## About this exercise
Where does the string "when" appear in the records? Copy every line that contains it.

## Given records
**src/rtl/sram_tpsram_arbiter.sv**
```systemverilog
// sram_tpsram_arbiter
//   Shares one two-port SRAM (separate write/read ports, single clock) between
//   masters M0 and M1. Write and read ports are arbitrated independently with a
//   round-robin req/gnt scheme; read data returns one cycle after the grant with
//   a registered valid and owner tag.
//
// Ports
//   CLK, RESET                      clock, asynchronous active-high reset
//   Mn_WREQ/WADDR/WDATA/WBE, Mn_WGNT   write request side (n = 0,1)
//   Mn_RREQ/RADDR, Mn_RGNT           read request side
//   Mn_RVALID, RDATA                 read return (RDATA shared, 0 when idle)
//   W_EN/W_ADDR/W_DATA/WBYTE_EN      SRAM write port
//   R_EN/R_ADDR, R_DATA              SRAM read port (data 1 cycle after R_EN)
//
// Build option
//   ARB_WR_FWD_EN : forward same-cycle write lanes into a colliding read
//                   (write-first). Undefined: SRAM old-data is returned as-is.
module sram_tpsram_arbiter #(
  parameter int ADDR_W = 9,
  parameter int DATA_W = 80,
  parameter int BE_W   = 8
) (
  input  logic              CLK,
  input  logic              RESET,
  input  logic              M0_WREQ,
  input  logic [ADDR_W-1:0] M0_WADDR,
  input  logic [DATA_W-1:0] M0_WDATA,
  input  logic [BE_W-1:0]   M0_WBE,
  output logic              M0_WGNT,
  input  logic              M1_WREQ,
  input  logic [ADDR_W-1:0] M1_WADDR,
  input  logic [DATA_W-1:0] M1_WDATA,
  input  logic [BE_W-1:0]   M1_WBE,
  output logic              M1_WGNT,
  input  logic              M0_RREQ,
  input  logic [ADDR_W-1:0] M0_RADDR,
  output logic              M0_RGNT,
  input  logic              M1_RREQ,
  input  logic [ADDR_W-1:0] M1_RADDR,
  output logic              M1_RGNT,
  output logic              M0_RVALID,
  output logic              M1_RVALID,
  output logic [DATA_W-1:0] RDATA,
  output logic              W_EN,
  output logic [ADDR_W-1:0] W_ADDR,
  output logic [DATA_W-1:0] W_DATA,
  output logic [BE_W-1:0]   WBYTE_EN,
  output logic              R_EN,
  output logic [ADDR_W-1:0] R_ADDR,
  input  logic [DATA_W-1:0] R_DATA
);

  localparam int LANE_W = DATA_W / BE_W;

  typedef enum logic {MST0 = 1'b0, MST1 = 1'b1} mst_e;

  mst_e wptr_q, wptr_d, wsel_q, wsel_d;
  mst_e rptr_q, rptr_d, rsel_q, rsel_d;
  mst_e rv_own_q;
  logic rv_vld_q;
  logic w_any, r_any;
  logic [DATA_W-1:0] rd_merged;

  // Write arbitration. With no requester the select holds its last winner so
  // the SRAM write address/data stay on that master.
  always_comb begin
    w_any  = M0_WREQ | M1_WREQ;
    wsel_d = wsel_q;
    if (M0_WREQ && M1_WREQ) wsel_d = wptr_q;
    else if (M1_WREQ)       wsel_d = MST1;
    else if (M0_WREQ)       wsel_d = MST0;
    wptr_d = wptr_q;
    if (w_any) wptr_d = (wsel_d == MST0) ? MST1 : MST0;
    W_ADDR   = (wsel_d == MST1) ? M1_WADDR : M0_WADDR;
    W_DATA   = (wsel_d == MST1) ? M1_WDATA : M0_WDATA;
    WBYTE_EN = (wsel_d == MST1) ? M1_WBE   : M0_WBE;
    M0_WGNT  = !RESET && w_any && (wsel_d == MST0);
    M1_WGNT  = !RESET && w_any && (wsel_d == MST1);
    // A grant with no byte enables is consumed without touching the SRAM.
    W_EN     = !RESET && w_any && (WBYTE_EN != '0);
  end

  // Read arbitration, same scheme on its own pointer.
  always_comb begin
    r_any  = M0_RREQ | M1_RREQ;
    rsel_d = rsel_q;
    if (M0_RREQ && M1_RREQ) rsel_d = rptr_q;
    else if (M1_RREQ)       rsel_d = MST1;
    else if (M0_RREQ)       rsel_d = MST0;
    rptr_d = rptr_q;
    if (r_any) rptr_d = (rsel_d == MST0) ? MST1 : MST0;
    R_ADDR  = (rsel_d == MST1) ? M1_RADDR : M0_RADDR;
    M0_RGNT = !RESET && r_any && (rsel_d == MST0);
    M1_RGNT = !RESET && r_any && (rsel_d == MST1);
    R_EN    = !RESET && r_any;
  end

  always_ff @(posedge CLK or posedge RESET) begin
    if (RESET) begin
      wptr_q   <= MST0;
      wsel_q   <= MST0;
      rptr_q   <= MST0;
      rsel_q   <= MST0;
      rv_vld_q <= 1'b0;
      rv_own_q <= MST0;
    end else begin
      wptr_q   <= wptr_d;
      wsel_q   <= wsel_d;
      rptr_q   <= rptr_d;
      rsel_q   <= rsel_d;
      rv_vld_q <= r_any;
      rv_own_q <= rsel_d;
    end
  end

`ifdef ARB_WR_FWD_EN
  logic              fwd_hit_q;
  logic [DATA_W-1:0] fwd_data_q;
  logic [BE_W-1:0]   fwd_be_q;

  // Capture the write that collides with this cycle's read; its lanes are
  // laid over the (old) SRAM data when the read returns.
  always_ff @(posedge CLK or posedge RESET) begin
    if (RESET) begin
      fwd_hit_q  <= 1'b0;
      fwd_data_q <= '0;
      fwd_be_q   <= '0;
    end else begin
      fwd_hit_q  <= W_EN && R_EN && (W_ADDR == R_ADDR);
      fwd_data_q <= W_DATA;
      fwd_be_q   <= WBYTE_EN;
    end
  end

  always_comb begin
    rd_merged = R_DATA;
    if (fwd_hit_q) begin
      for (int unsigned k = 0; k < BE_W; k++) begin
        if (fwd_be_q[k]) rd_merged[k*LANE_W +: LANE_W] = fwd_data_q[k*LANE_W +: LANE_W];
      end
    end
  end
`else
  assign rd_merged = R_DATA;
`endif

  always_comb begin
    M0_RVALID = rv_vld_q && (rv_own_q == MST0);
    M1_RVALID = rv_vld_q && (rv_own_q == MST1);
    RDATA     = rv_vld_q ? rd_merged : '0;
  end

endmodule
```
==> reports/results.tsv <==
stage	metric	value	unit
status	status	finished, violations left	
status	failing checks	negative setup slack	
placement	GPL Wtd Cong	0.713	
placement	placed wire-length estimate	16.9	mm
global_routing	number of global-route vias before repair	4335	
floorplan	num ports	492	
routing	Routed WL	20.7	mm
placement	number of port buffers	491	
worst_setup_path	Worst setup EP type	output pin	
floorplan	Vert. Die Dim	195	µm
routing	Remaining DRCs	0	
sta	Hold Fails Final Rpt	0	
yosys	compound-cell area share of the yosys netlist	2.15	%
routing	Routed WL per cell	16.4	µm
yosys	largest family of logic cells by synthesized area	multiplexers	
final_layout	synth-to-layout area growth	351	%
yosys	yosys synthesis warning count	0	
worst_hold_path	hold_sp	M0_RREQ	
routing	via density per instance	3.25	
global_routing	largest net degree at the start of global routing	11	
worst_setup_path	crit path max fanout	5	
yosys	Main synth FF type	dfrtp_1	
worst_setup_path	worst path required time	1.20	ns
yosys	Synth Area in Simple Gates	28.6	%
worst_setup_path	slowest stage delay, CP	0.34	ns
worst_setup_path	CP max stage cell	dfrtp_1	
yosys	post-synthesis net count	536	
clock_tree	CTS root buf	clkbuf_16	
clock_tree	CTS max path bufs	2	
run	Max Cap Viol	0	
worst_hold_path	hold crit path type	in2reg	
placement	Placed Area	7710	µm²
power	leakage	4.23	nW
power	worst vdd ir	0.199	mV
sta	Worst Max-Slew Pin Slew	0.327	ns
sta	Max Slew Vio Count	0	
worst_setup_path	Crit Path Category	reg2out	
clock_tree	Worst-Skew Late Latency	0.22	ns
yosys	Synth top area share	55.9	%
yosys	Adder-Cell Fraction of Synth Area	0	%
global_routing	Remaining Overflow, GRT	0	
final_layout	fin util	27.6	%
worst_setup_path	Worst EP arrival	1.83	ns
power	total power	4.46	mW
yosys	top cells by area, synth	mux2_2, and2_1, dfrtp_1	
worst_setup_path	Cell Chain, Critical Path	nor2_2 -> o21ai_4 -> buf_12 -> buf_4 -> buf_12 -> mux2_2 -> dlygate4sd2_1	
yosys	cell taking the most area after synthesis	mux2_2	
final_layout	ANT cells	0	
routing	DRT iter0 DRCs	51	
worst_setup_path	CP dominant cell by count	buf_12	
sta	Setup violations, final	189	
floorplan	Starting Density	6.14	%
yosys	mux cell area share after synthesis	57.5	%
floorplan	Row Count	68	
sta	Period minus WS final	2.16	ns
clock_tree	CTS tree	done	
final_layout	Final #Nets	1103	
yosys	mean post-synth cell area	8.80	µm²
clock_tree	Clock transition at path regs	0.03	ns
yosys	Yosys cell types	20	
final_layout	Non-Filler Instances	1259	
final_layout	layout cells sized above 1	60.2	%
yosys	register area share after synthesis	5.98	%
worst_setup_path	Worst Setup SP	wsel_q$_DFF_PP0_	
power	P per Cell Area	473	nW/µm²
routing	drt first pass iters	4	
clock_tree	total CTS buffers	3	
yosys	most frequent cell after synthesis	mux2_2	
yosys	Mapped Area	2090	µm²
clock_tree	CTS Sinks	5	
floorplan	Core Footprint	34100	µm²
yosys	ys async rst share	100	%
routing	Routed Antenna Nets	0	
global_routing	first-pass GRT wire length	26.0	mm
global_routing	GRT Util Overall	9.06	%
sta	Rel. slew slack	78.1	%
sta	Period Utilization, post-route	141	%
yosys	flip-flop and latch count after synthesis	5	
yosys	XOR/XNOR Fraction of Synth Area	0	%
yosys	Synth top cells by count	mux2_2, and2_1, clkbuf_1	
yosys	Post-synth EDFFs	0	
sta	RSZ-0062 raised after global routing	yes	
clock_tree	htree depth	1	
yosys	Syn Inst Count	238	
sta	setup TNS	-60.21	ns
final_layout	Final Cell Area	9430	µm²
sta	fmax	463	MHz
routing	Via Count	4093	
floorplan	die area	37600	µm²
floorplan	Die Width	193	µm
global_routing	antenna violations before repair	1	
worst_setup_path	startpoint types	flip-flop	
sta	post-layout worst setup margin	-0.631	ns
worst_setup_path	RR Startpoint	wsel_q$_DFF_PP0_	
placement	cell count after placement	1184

## Expected answer
//   Mn_RVALID, RDATA                 read return (RDATA shared, 0 when idle)
  // laid over the (old) SRAM data when the read returns.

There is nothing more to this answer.